Performance Model: A performance model is required to forecast the behaviour of a workload execution at a multi-partition data service. Initially, I considered an analytical performance model, however, I experienced highly inaccurate forecasts in the response times. This is because the analytical models do not capture the complex effects of the concurrently executing requests on the servers, which are amplified by the variance in the cloud. Furthermore, the analytical modeling techniques are notoriously hard to evolve with the system. Increasingly the research community is using statistical oriented performance modeling for database management and multitier systems. A subset of statistical-based performance models account for the impact of the interactions among the concurrently executing request types on performance. Therefore, I consider and find a statistical-based approach in building a performance model to be appropriate.

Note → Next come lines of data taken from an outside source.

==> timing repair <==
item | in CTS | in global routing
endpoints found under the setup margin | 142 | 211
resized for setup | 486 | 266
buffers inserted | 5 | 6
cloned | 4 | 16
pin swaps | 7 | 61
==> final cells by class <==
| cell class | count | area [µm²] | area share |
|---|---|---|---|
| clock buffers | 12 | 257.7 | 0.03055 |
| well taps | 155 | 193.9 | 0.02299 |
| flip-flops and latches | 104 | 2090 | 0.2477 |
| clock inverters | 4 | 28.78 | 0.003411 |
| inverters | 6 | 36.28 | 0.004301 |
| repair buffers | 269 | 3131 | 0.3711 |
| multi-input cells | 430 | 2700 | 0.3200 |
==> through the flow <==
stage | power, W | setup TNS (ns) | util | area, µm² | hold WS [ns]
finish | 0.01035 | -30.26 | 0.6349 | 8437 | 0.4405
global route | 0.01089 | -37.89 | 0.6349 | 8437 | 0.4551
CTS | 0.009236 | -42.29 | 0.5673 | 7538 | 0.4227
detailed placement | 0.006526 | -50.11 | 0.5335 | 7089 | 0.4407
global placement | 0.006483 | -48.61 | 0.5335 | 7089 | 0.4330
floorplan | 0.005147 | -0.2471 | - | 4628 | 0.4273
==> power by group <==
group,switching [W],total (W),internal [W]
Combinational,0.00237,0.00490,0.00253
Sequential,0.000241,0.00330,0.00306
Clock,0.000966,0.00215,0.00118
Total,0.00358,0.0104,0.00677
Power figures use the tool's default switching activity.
$ cat src/rtl/vq_pkg.sv
// Shared types and default sizes for the VQ decompressor slice.
package vq_pkg;

   localparam int CB_SIZE = 64;
   localparam int IDX_W   = 6;
   localparam int DATA_W  = 24;

   typedef enum logic [1:0] {
      LOAD,
      DECODE,
      DRAIN,
      FINISH
   } vq_state_e;

   // Pixel as stored in RAM: {B,G,R}
   typedef logic [23:0] rgb_t;

endpackage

Cost Models: Executing a configuration in a public cloud results in a dollar-cost expense. Such an expense is a function over resource costs. I extend this expense with penalties for violations of service level agreements (SLAs) defined over the workload. There are primarily three types of resources needed to execute a workload in a cloud that offers its infrastructure-as-a-service (IaaS): (a) compute, (b) storage, and (c) network. The cost function for the pay-as-you-go pricing scheme is stated as:

\$(configuration) = \$(compute) + \$(storage) + \$(network) + \$(penalties),

where $ represents dollar-cost of resource usage, penalties or the configuration. This is also the objective function, which needs to be minimized. I find that my previous cost model is adequate for data analytics workloads operating over a single partition. However, in this model, I assume a constant cost for network, provide partial storage cost, and I account for penalties only over response times. I extend this model to account for any analytical, transactional or hybrid workloads, and model costs for all the resources used. I instantiate the cost model for the Amazon cloud, and experimentally evaluate the impact of key factors on the accuracy of the model.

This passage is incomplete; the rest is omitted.